The device according to claim 19, wherein the second processing unit is configured to: perform fusion processing on the first feature image and the second feature image to obtain a third feature image; and The characteristic image is decoded to obtain the deblurred image of the Nth frame.
The apparatus according to claim 15, wherein the first convolution processing subunit is further configured to deblur the Nth frame image, the N-1th frame image, and the N-1th frame The processed image is superimposed in the channel dimension to obtain the image to be processed; and the image to be processed is encoded to obtain a fourth characteristic image; and the fourth characteristic image is convolved to obtain A fifth characteristic image; and adjusting the number of channels of the fifth characteristic image to a first preset value through convolution processing to obtain the aligned convolution kernel.
22. The device of claim 21, wherein the first convolution processing subunit is further configured to adjust the number of channels of the aligned convolution kernel to a second preset value through convolution processing to obtain a sixth feature Image; and performing fusion processing on the fourth feature image and the sixth feature image to obtain a seventh feature image; and performing convolution processing on the seventh feature image to extract the N-1th frame to The deblurring information of the pixels of the image after the blur processing relative to the pixels of the N-1th frame image is obtained to obtain the deblurring convolution kernel.

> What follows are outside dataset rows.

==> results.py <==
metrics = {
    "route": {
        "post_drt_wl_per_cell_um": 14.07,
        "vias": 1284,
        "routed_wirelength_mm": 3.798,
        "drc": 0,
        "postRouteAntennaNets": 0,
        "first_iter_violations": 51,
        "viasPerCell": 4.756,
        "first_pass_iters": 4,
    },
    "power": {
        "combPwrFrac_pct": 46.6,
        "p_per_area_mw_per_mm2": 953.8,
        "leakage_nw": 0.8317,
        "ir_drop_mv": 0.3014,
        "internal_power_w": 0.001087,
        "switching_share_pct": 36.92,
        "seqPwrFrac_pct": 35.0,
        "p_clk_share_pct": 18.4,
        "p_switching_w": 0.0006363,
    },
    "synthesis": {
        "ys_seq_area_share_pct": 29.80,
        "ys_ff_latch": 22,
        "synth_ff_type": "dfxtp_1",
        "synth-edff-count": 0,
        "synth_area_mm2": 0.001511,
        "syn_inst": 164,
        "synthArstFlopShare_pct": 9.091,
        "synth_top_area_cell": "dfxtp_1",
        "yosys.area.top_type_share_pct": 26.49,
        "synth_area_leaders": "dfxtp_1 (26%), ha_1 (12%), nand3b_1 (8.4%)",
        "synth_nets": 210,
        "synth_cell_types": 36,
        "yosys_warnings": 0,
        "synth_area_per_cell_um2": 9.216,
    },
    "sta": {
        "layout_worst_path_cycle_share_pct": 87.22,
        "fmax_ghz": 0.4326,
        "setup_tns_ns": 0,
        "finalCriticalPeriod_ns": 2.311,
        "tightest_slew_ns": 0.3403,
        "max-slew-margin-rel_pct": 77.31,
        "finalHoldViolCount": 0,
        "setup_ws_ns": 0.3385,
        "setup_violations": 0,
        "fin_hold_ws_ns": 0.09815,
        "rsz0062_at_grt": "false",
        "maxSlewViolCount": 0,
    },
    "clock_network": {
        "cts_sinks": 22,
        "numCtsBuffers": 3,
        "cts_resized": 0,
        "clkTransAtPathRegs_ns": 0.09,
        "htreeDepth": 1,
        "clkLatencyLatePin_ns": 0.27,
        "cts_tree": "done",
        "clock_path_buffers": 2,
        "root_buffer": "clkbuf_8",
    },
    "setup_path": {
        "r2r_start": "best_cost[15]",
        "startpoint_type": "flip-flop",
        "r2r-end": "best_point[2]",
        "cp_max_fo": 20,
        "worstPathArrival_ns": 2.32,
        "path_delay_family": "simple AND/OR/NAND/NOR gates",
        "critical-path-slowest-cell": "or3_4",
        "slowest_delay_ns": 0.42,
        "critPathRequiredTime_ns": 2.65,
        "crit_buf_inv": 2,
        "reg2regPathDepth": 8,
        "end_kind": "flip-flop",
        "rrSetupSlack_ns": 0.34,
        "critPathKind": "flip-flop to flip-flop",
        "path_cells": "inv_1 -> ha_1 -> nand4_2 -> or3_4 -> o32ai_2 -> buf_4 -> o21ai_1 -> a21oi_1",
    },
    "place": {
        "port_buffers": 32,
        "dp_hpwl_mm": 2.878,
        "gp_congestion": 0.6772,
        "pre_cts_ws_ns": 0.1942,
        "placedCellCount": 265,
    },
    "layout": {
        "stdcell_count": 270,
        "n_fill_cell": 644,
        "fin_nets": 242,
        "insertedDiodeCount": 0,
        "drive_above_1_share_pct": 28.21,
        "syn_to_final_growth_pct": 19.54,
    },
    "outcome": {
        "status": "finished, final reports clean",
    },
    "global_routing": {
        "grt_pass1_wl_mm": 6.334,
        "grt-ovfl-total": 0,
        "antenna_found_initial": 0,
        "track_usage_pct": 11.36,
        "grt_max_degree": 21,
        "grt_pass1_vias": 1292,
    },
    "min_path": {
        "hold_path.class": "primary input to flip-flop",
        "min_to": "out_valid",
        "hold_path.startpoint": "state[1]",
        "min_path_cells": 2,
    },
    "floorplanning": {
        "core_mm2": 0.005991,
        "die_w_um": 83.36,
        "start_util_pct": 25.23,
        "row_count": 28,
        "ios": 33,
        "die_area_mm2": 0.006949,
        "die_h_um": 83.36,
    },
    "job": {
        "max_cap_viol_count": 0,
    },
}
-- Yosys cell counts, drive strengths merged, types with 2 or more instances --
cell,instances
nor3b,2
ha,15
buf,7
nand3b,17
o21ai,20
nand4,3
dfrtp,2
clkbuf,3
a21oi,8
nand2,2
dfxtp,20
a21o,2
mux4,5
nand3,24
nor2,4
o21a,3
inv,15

The device according to claim 22, wherein the first convolution processing subunit is further configured to: perform convolution processing on the seventh feature image to obtain an eighth feature image; and perform convolution processing on the The number of channels of the eighth characteristic image is adjusted to the first preset value to obtain the deblurring convolution kernel.
The method according to claim 20, wherein the second processing unit is further configured to: perform deconvolution processing on the third feature image to obtain a ninth feature image; and perform convolution on the ninth feature image Product processing to obtain a decoded image of the Nth frame; and add the pixel value of the first pixel of the Nth frame of image to the pixel value of the second pixel of the image of the Nth frame of decoded , To obtain the deblurred image of the Nth frame, wherein the position of the first pixel in the Nth frame of image and the second pixel in the Nth frame of the decoded image In the same position.
A processor configured to execute the method according to any one of claims 1 to 12.
An electronic device, comprising: a processor, an input device, an output device, and a memory. The processor, the input device, the output device and the memory are connected to each other, and the memory stores program instructions; the program instructions are processed by the When the processor is executed, the processor is caused to execute the method according to any one of claims 1 to 12.
A computer-readable storage medium in which a computer program is stored. The computer program includes program instructions that, when executed by a processor of an electronic device, cause the processor to execute rights The method of any one of 1 to 12 is required.